Markus Söder fordert Weiterbetrieb des Kernkraftwerks Isar 2
Schwarze Wendehälse
Manfred Haferburg

Wenn man ein Foto von Markus Söder betrachtet, fällt auf, daß es oft aus niedriger Perspektive aufgenommen wurde: Er legt den Kopf ein wenig zurück, dreht sein Gesicht etwas ins Profil und kneift die Augen leicht zusammen – seht her, ich bin ein Mann, der nach vorne zu seinen Visionen aufsieht. Man kann davon ausgehen, daß er tatsächlich eine Vision hat: „Herrn Söders Mäntelchen immer im Wind“. Der CSU-Chef rechnet dabei fest mit der Vergeßlichkeit der Wähler. Bei Corona war dem bayrischen Ministerpräsidenten keine Maßnahme scharf genug. Als der Wind sich drehte, wechselte Söder übergangslos vom Team „Vorsicht“ ins Team „Freiheit“.

2011 trat er als Horst Seehofers Umweltminister mit grüner Krawatte auf und drohte mit dem Platzen der schwarz-gelben Merkel-Koalition, wenn das Kernkraft-Aus nicht bis 2022 festgeschrieben würde.
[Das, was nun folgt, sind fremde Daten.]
This design comes from an exercise in tuning for small area, a short achievable clock period and few clock cycles on the open sky130 flow, not from production work. Power is estimated from default activity; no workload was simulated.

// base58_encoder_unit
module base58_encoder_unit #(
    parameter int MAX_BYTES   = b58enc_pkg::MAX_BYTES_DEF,
    parameter int DIGIT_SLOTS = b58enc_pkg::DIGIT_SLOTS_DEF,
    parameter int STEP_BITS   = 4
) (
    input  logic                          i_clk,
    input  logic                          i_rst_n,
    input  logic                          i_in_valid,
    output logic                          o_in_ready,
    input  logic [b58enc_pkg::BYTE_W-1:0] i_in_data_byte,
    input  logic                          i_in_last_byte,
    output logic                          o_out_valid,
    input  logic                          i_out_ready,
    output logic [b58enc_pkg::CHAR_W-1:0] o_out_char,
    output logic                          o_out_last_char,
    output logic                          o_out_overflow
);
Size in the first run: ~400 flip-flops, about 34,000 µm² of cells after synthesis.
clock: 12.0 ns
lec_check: 0
abc_area: 1
cap_margin: 20
core_margin: 2
core_utilization: 40
slew_margin: 20
standard.sh (not shown) runs the stock make flow with config.mk's settings and CLKGATE_MAP_FILE= SYNTH_SCRIPT=/design/flow/synth_recipe.tcl, a recipe that flattens the netlist after the stock synthesis.
==> flow/flow/run.sh <==
#!/bin/bash
# standard layout, except that synthesis maps the logic with the ABC script in
# flow/abc_area.script (more restructuring before an area-oriented mapping);
# everything else, including the synthesis passes before ABC, is ORFS's own
set -euo pipefail
WORK=$(pwd)
rm -rf "$WORK/scripts_abc"
cp -r "$FLOW_HOME/scripts" "$WORK/scripts_abc"
cp "$WORK/flow/abc_area.script" "$WORK/scripts_abc/abc_area.script"
bash standard.sh SCRIPTS_DIR="$WORK/scripts_abc" synth > "$WORK/synth.log" 2>&1
bash standard.sh > "$WORK/layout.log" 2>&1
==> flow/flow/abc_area.script <==
strash
dc2
balance
rewrite
refactor
balance
rewrite
rewrite -z
balance
refactor -z
rewrite -z
balance
dch -f
map -a -B 0.9
topo
stime -c
buffer -c
upsize -c
dnsize -c
Then changed:
--- a/flow/design.v
+++ b/flow/design.v
@@ -19,24 +19,18 @@
         logic [DIGIT_W-1:0] k;
         logic [7:0]         c;
         k = (d >= DIGIT_W'(RADIX)) ? d - DIGIT_W'(RADIX) : d;
         c = ALPHABET[(RADIX - 1 - k) * 8 +: 8];
         b58_char = c[CHAR_W-1:0];
     endfunction
     function automatic logic dbl_carry(input logic [DIGIT_W-1:0] d);
         dbl_carry = d[5] | (d[4] & d[3] & d[2] & (d[1] | d[0]));
     endfunction
-    function automatic logic dbl_carry2(input logic [DIGIT_W-1:0] d, input logic c);
-        logic [DIGIT_W-2:0] x;
-        x = d[DIGIT_W-2:0];
-        if (d[DIGIT_W-1]) dbl_carry2 = (x >= 5'd12) || ((x == 5'd11) && c);
-        else              dbl_carry2 = ((x >= 5'd15) && (x <= 5'd28)) || ((x == 5'd14) && c);
-    endfunction
     function automatic logic [DIGIT_W-1:0] dbl_digit(input logic [DIGIT_W-1:0] d, input logic g,
                                                      input logic c);
         logic t;
         t = d[1] | d[0];
         dbl_digit = {d[4] ^ (g & d[3] & d[2] & t),
                      d[3] ^ (g & d[2] & t),
                      d[2] ^ (g & t),
                      d[1] ^ (g & !d[0]),
                      d[0] ^ g,
@@ -96,35 +90,32 @@
     logic [PW-1:0]     r_opos, n_opos;           
     logic              r_qv, n_qv;
     logic [BW-1:0]     r_qzp, n_qzp;
     logic              r_qovf, n_qovf;
     logic              r_qnum, n_qnum;
     logic [PW-1:0]     r_qpos, n_qpos;
     logic              r_v0, n_v0, r_v1, n_v1;
     logic [FW-1:0]     r_f0, n_f0, r_f1, n_f1;
     logic              sel_st, sel_sh, sel_hd;
-    logic              r_stall, n_stall, nzb2, sure_sh;
+    logic              r_stall, n_stall, nzb2;
     logic              r_rst;                    
     logic              step, last_st, consume, hand, shift, push, pop, fin;
     logic [FW-1:0]     pdata;
     logic [DW-1:0]     top;
     assign o_in_ready      = !r_nxt_v;
     assign o_out_valid     = r_v0;
     assign o_out_char      = r_f0[FW-1 -: CW];
     assign o_out_last_char = r_f0[1];
     assign o_out_overflow  = r_f0[0];
     always_comb begin
         for (int i = 0; i < ND; i++) stp[0][i] = r_dig[i];
         for (int k = 0; k < STEP_BITS; k++) begin
-            for (int i = 0; i < ND; i++)
-                gc[k][i] = (k == 0) ? b58enc_pkg::dbl_carry(stp[k][i])
-                         : b58enc_pkg::dbl_carry2(stp[k-1][i],
-                               (i == 0) ? r_sh[BYW-k] : gc[k-1][i-1]);
+            for (int i = 0; i < ND; i++) gc[k][i] = b58enc_pkg::dbl_carry(stp[k][i]);
             for (int i = 0; i < ND; i++) begin
                 stp[k+1][i] = b58enc_pkg::dbl_digit(stp[k][i], gc[k][i],
                     (i == 0) ? r_sh[BYW-1-k] : gc[k][i-1]);
             end
         end
     end
     always_comb begin
         for (int i = 0; i < ND; i++) nz[i] = (r_dig[i] != '0);
         nzb2 = 1'b0;
@@ -174,20 +165,19 @@
             end
             O_FLUSH: begin
                 shift = 1'b1;
                 if (r_opos == PW'(1)) fin = 1'b1;
             end
             default: begin
                 fin = 1'b1;
             end
         endcase
-        sure_sh = ((r_os == O_DIG) && !r_v1) || (r_os == O_FLUSH);
-        step    = (r_nb != '0) && ((sure_sh && !r_msk[0]) || !r_stall);
+        step    = (r_nb != '0) && ((shift && !r_msk[0]) || !r_stall);
         last_st = (r_nb == '0) || ((r_nb == NW'(1)) && step);
         hand    = r_done && last_st && !r_qv;
         consume = r_nxt_v && (!r_done || hand) && last_st;
         n_nxt      = r_nxt;
         n_nxt_v    = r_nxt_v;
         n_nxt_last = r_nxt_last;
         n_sh       = r_sh;
         n_nb       = r_nb;
         n_zp       = hand ? '0   : r_zp;
Effect:
- The new run went through all stages and came out clean
- cell count falls by 12%
- fmax decreases by 9.9%
- setup slack degrades by 450 ps
- total power fell by 8.5%
- clock skew shrinks by 14 ps
- design area drops by 8.9%
- die area falls by 9.4%
- synthesized area falls by 9.5%
- combinational power shrinks by 14%
- routed wire length shrinks by 20%
- global-route usage goes down by 2.3 points
No functional check of the RTL was part of any run of this note.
Als dies nun tatsächlich passiert, merkt Söder kurz vor dem 15. April, daß sich der Volksmeinungswind gedreht hat – und er fordert genauso vehement den Weiterbetrieb. Genau wissend, daß dies keinesfalls eintreten wird, fordert er sogar den Weiterbetrieb des niederbayrischen Druckwasserreaktors Isar 2 unter Landesverantwortung. CDU-Chef Friedrich Merz findet dies „diskussionswürdig“. Er hat auch eine Vision, nur heißt die „Merz“. Man sollte jedem Politiker Lernfähigkeit zugestehen. Was aber weder Söder noch Merz und schon gar nicht die Ampel-Koalitionäre begriffen haben ist, daß sich verantwortungsvolle Energiepolitik nur in Dekaden betreiben läßt. So lange dauert es nämlich, bis neue Kraftwerke und Stromnetze gebaut sind.

Hubert Aiwanger gibt sich hingegen als Pragmatiker: Der rustikale Niederbayer und Chef der Freien Wähler will Isar 2 im „Standby-Modus einmotten“. Das kann man machen, aber wer soll den neuen Brennstoff bezahlen? Wer soll eine Million Euro Stillstandskosten pro Tag bezahlen? In ein Kernkraftwerk kann man nicht eine Handvoll Mottenkugeln werfen und dann die Mannschaft nach Hause schicken, bis sich irgendwann im Bundestag der Wind gedreht hat. Ein Kernkraftwerk wird betrieben, egal ob es am Netz ist oder stillsteht – es kostet das gleiche, es braucht die gleiche Mannschaft, die gleiche behördliche Überwachung und die gleiche Instandhaltung. Das sollte auch Söders wahlkämpfender Wirtschaftsminister wissen.